*BRIEF:* Check every line of the listing below for the word "localparam" and give the number of lines where it appears, with nothing added.

*DATASET CONTENT:*
Start of Block
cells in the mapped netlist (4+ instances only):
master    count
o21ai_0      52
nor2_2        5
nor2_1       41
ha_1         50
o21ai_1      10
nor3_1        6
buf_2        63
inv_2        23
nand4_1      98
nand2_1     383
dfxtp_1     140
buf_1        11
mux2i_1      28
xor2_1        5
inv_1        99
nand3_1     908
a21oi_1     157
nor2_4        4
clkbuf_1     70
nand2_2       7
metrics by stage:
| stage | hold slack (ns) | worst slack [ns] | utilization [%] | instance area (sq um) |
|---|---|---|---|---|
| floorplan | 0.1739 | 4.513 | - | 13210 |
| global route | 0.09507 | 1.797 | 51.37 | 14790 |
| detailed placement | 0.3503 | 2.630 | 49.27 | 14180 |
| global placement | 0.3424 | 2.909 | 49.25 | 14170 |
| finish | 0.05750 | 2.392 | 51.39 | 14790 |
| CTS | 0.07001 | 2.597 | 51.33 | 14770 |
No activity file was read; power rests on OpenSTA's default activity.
<file path="config.mk">
export PLATFORM = sky130hd
export DESIGN_NAME = win_tile_gen
export DESIGN_NICKNAME = d
export VERILOG_FILES = /design/src/rtl/win_pkg.sv /design/src/rtl/win_line_buf.sv /design/src/rtl/win_tile_gen.sv
export SDC_FILE = /design/constraint.sdc
export NUM_CORES = 1
export LEC_CHECK = 0
export BUFFER_PORTS_ARGS = -buffer_cell sky130_fd_sc_hd__buf_4
export CORE_ASPECT_RATIO = 0.75
export CORE_MARGIN = 4
export CORE_UTILIZATION = 30
export CTS_CLUSTER_DIAMETER = 100
export DETAILED_ROUTE_END_ITERATION = 16
export PLACE_DENSITY = 0.51
export SYNTH_ARGS = -nofsm -noshare
export SYNTH_HDL_FRONTEND = slang
export SYNTH_SLANG_ARGS = --single-unit
</file>
<file path="constraint.sdc">
create_clock -name clk -period 3.65 [get_ports clk]
set_input_delay 0.73 -clock clk [delete_from_list [all_inputs] [get_ports clk]]
set_output_delay 0.73 -clock clk [all_outputs]
set_load 0.005 [all_outputs]
</file>
<file path="src/rtl/win_pkg.sv">
// Shared constants for the Winograd F(2x2,3x3) tile path: pixel width, tile geometry
// and the bit position of each tile element on the 128-bit bus.
package win_pkg;

  localparam int PIX_W  = 8;
  localparam int TILE_N = 16;
  localparam int TILE_W = TILE_N * PIX_W;

  // MSB position of element k; element 0 occupies the top byte of the bus.
  function automatic int tile_slice(input int k);
    return TILE_W - 1 - PIX_W * k;
  endfunction

endpackage

</file>
<file path="src/rtl/win_line_buf.sv">
// Four-row circular line buffer with one write port and a combinational 4x4 window read.
// The bottom-right window element forwards the write-port data, because the completing
// pixel is only written on the same edge the tile is captured.
module win_line_buf #(
  parameter int IMG_W = 8
) (
  input  logic                       clk,
  input  logic                       we,
  input  logic [1:0]                 wr_row,
  input  logic [$clog2(IMG_W)-1:0]   wr_col,
  input  logic [win_pkg::PIX_W-1:0]  wr_data,
  input  logic [1:0]                 rd_row,
  input  logic [$clog2(IMG_W)-1:0]   rd_col,
  output logic [win_pkg::TILE_W-1:0] window
);
  import win_pkg::*;

  localparam int XW = $clog2(IMG_W);

  logic [PIX_W-1:0] mem [4][IMG_W];

  // Pixel storage; contents are intentionally left uninitialised across reset.
  always_ff @(posedge clk) begin
    if (we) begin
      mem[wr_row][wr_col] <= wr_data;
    end
  end

  // Window gather: rows wrap modulo 4, columns are contiguous from rd_col.
  always_comb begin
    window = '0;
    for (int k = 0; k < TILE_N - 1; k++) begin
      window[tile_slice(k) -: PIX_W] = mem[rd_row + 2'(k / 4)][rd_col + XW'(k % 4)];
    end
    window[tile_slice(TILE_N - 1) -: PIX_W] = wr_data;
  end

endmodule

</file>
<file path="src/rtl/win_tile_gen.sv">
// Raster pixel stream to overlapping 4x4 tiles (stride 2) for the Winograd core.
// A tile is captured on the edge that accepts its bottom-right pixel.
module win_tile_gen #(
  parameter int IMG_W = 8,
  parameter int IMG_H = 8,
  parameter int PIX_W = 8
) (
  input  logic                     clk,
  input  logic                     rst,
  input  logic [PIX_W-1:0]         pix_in,
  input  logic                     pix_valid,
  output logic                     pix_ready,
  output logic [16*PIX_W-1:0]      tile,
  output logic                     tile_valid,
  input  logic                     tile_ready,
  output logic [$clog2(IMG_H)-1:0] tile_row,
  output logic [$clog2(IMG_W)-1:0] tile_col,
  output logic                     tile_last
);
  import win_pkg::*;

  localparam int XW = $clog2(IMG_W);
  localparam int YW = $clog2(IMG_H);

  logic [XW-1:0]            x_r;
  logic [YW-1:0]            y_r;
  logic [XW-1:0]            c0;
  logic [YW-1:0]            r0;
  logic                     accept;
  logic                     trigger;
  logic                     x_end;
  logic                     y_end;
  logic [TILE_N*PIX_W-1:0]  window;

  assign pix_ready = !rst && (!tile_valid || tile_ready);
  assign accept    = pix_valid && pix_ready;
  assign x_end     = (x_r == XW'(IMG_W - 1));
  assign y_end     = (y_r == YW'(IMG_H - 1));
  assign c0        = x_r - XW'(3);
  assign r0        = y_r - YW'(3);
  // Odd coordinates >= 3 mark the bottom-right corner of a stride-2 tile.
  assign trigger   = accept && y_r[0] && x_r[0] && (y_r >= YW'(3)) && (x_r >= XW'(3));

  win_line_buf #(.IMG_W(IMG_W)) u_line_buf (
    .clk     (clk),
    .we      (accept),
    .wr_row  (y_r[1:0]),
    .wr_col  (x_r),
    .wr_data (pix_in),
    .rd_row  (r0[1:0]),
    .rd_col  (c0),
    .window  (window)
  );

  // Raster counters, tile capture and output handshake.
  always_ff @(posedge clk) begin
    if (rst) begin
      x_r        <= '0;
      y_r        <= '0;
      tile       <= '0;
      tile_valid <= 1'b0;
      tile_row   <= '0;
      tile_col   <= '0;
      tile_last  <= 1'b0;
    end else begin
      if (accept) begin
        if (x_end) begin
          x_r <= '0;
          y_r <= y_end ? '0 : y_r + YW'(1);
        end else begin
          x_r <= x_r + XW'(1);
        end
      end
      if (trigger) begin
        tile       <= window;
        tile_valid <= 1'b1;
        tile_row   <= {1'b0, r0[YW-1:1]};
        tile_col   <= {1'b0, c0[XW-1:1]};
        tile_last  <= x_end && y_end;
      end else if (tile_ready) begin
        tile_valid <= 1'b0;
      end
    end
  end

endmodule

</file>
==> impl_metrics.sql, run 1 <==
INSERT INTO impl_metrics (metric_group, metric, value, unit) VALUES
('run_status', 'status', 'completed', ''),
('synthesis', 'synth_area_leader_cell', 'sky130_fd_sc_hd__edfxtp_1', ''),
('flow_run', 'drv.max_cap_violation_count', '0', ''),
('floorplanning', 'std_cell_rows', '91', ''),
('clocking', 'clkLatencyLatePin', '0.62', 'ns'),
('synthesis', 'post_synth_inst_count', '2124', ''),
('synthesis', 'synth-edff-count', '256', ''),
('place', 'port_buffers', '146', ''),
('power_and_ir_drop', 'cell_internal_pwr', '7810', 'uW'),
('worst_setup_path', 'reg2reg_slack', '0.12', 'ns'),
('synthesis', 'synth_compound_gate_area_share', '14.1', '%'),
('worst_setup_path', 'worst-path-buf-inv', '3', ''),
('power_and_ir_drop', 'power.ir.vdd_worst', '0.000285', 'V'),
('synthesis', 'synth_top_cells_by_area', 'sky130_fd_sc_hd__edfxtp_1, sky130_fd_sc_hd__mux4_2, sky130_fd_sc_hd__dfxtp_1', ''),
('synthesis', 'syn_area_per_cell', '11.9', 'um2'),
('worst_setup_path', 'timing.critical_path.from_type', 'register', ''),
('synthesis', 'synth_adder_area_share', '0.544', '%'),
('final_layout', 'multi_input_area', '13500', 'um2'),
('worst_setup_path', 'worst_r2r_path_depth', '8', ''),
('synthesis', 'synth_async_sr_flop_share', '0', '%'),
('floorplanning', 'num_io_pins', '149', ''),
('timing', 'report.final.hold_viol_count', '0', ''),
('routing', 'num_vias', '22020', ''),
('clocking', 'number_of_cells_upsized_or_downsized_after_cts', '0', ''),
('clocking', 'cts_hold_buf', '0', ''),
('floorplanning', 'chipHeight', '259', 'um'),
('place', 'place.detailed.instances', '3324', ''),
('timing', 'final.setup_skew', '0.0262', 'ns'),
('worst_setup_path', 'classification_of_the_worst_setup_path', 'reg2reg', ''),
('final_layout', 'fillerInstances', '8178', ''),
('clocking', 'tritoncts_num_sinks', '396', ''),
('synthesis', 'synth_cell_type_count', '64', ''),
('final_layout', 'layout-drive-gt1-share', '29.7', '%'),
('power_and_ir_drop', 'combinationalPowerShare', '10.1', '%'),
('place', 'place.detailed.hpwl', '97.4', 'mm'),
('min_path', 'worst_hold_path.num_cells', '2', ''),
('routing', 'drt-wirelength-per-cell', '38.1', 'um'),
('global_route', 'grt_use_total', '28.3', '%'),
('power_and_ir_drop', 'seqPwrFrac', '45.1', '%'),
('worst_setup_path', 'timing.critical_path.mode_cell', 'sky130_fd_sc_hd__buf_4', ''),
('floorplanning', 'fp.coreArea', '82900', 'um2'),
('synthesis', 'sequential_fraction_of_the_synthesis_area', '41.5', '%'),
('global_route', 'grt_max_degree', '129', ''),
('worst_setup_path', 'setup.worst_path.end_class', 'register', ''),
('synthesis', 'yosys.area_share.simple', '8.35', '%'),
('routing', 'count_of_routing_violations_after_the_opening_detailed_route_iteration', '3555', ''),
('timing', 'achievable-frequency', '0.283', 'GHz'),
('clocking', 'clkSlewWorstSetupHoldPaths', '0.07', 'ns'),
('final_layout', 'layout.cells.non_filler', '3410', ''),
('clocking', 'cts-htree-levels', '2', ''),
('power_and_ir_drop', 'power_switching_share', '26.2', '%'),
('worst_setup_path', 'critical_path.reg2reg.endpoint', 'tile[25]$_SDFFE_PP0P_', ''),
('worst_setup_path', 'critPathArrivalTime', '4.02', 'ns'),
('global_route', 'first_pass_grt_wire_length', '175', 'mm'),
('worst_setup_path', 'cp_slowest_cell', 'sky130_fd_sc_hd__mux2i_1', ''),
('final_layout', 'fin_nets', '2278', ''),
('timing', 'report.final.setup_viol', '0', ''),
('final_layout', 'area_growth_syn_to_layout', '16.4', '%'),
('timing', 'timing.final.crit_share', '96.8', '%'),
('clocking', 'cts-buffers-inserted', '45', ''),
('synthesis', 'yosysTopAreaCellShare', '30.4', '%'),
('synthesis', 'synth-xor-area-share', '0.139', '%'),
('synthesis', 'synth_area', '25300', 'um2'),
('clocking', 'cts.repair_timing.setup_buffer_count', '0', ''),
('worst_setup_path', 'crit_required', '4.14', 'ns'),
('place', 'post_dp_cell_area', '27900', 'um2'),
('synthesis', 'synth_mux_area_share', '30.0', '%'),
('routing', 'drtAntennaViolNets', '0', ''),
('synthesis', 'postSynthRegisterBits', '396', ''),
('min_path', 'min-delay-start', 'tile[3]$_SDFFE_PP0P_', ''),
('synthesis', 'main_combinational_cell_family_by_area_after_synthesis', 'multiplexers', '');
-- per-stage QoR --
step / total power (uW) / setup slack [ns] / hold slack, ns / utilization [%]
floorplan: 5420 / 0.416 / 0.448 / -
global placement: 5910 / 0.297 / 0.452 / 33.7
detailed placement: 5900 / 0.246 / 0.454 / 33.7
CTS: 10600 / 0.253 / 0.462 / 35.5
global route: 10800 / 0.0910 / 0.486 / 35.5
finish: 10600 / 0.117 / 0.459 / 35.5
-- worst register-to-register path: stages, from the launching register on --
cell and delay, ns:
sky130_fd_sc_hd__dfxtp_4 0.38, sky130_fd_sc_hd__buf_12 0.40, sky130_fd_sc_hd__buf_4 0.50, sky130_fd_sc_hd__mux4_2 0.38, sky130_fd_sc_hd__mux2i_1 0.84, sky130_fd_sc_hd__o22ai_1 0.20
sky130_fd_sc_hd__nor3_1 0.50, sky130_fd_sc_hd__buf_4 0.21, sky130_fd_sc_hd__nor2_1 0.04
-- flip-flops by register name (all words and copies together), names as in the netlist --
signal and count:
u_line_buf.mem 256, x_r 3, tile 128, tile_valid 1, y_r 3, tile_col 2
tile_last 1, tile_row 2
-- cells in the mapped netlist (54+ instances only) --
cell type	instances
sky130_fd_sc_hd__nor2_1	160
sky130_fd_sc_hd__o21ai_0	90
sky130_fd_sc_hd__a21oi_1	85
sky130_fd_sc_hd__mux2i_1	203
sky130_fd_sc_hd__buf_2	54
sky130_fd_sc_hd__edfxtp_1	256
sky130_fd_sc_hd__mux2_2	83
sky130_fd_sc_hd__nand2_1	177
sky130_fd_sc_hd__o22ai_1	105
sky130_fd_sc_hd__a211oi_1	57
sky130_fd_sc_hd__mux4_2	193
sky130_fd_sc_hd__dfxtp_1	140
sky130_fd_sc_hd__clkbuf_1	90
-- worst max path at each step --
stage                        startpoint               endpoint  slack (ns)  cells after the start
floorplan           x_r[0]$_SDFFE_PP0N_  tile[42]$_SDFFE_PP0P_        0.42                     14
global placement    y_r[0]$_SDFFE_PP0P_  tile[65]$_SDFFE_PP0P_        0.30                      9
detailed placement  y_r[0]$_SDFFE_PP0P_  tile[65]$_SDFFE_PP0P_        0.25                      9
CTS                 y_r[0]$_SDFFE_PP0P_  tile[65]$_SDFFE_PP0P_        0.25                      9
global route        y_r[0]$_SDFFE_PP0P_  tile[65]$_SDFFE_PP0P_        0.09                      9
finish              x_r[0]$_SDFFE_PP0N_  tile[25]$_SDFFE_PP0P_        0.12                      8
-- power groups by stage --
stage	logic (uW)	clock network, uW	registers [uW]
after global placement	1030	0	4870
after global routing	1090	4960	4770
after floorplan	546	0	4870
after CTS	1030	4780	4780
after detailed placement	1030	0	4870
final	1070	4730	4780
End of Block
*SOLVED PROBLEM:* 6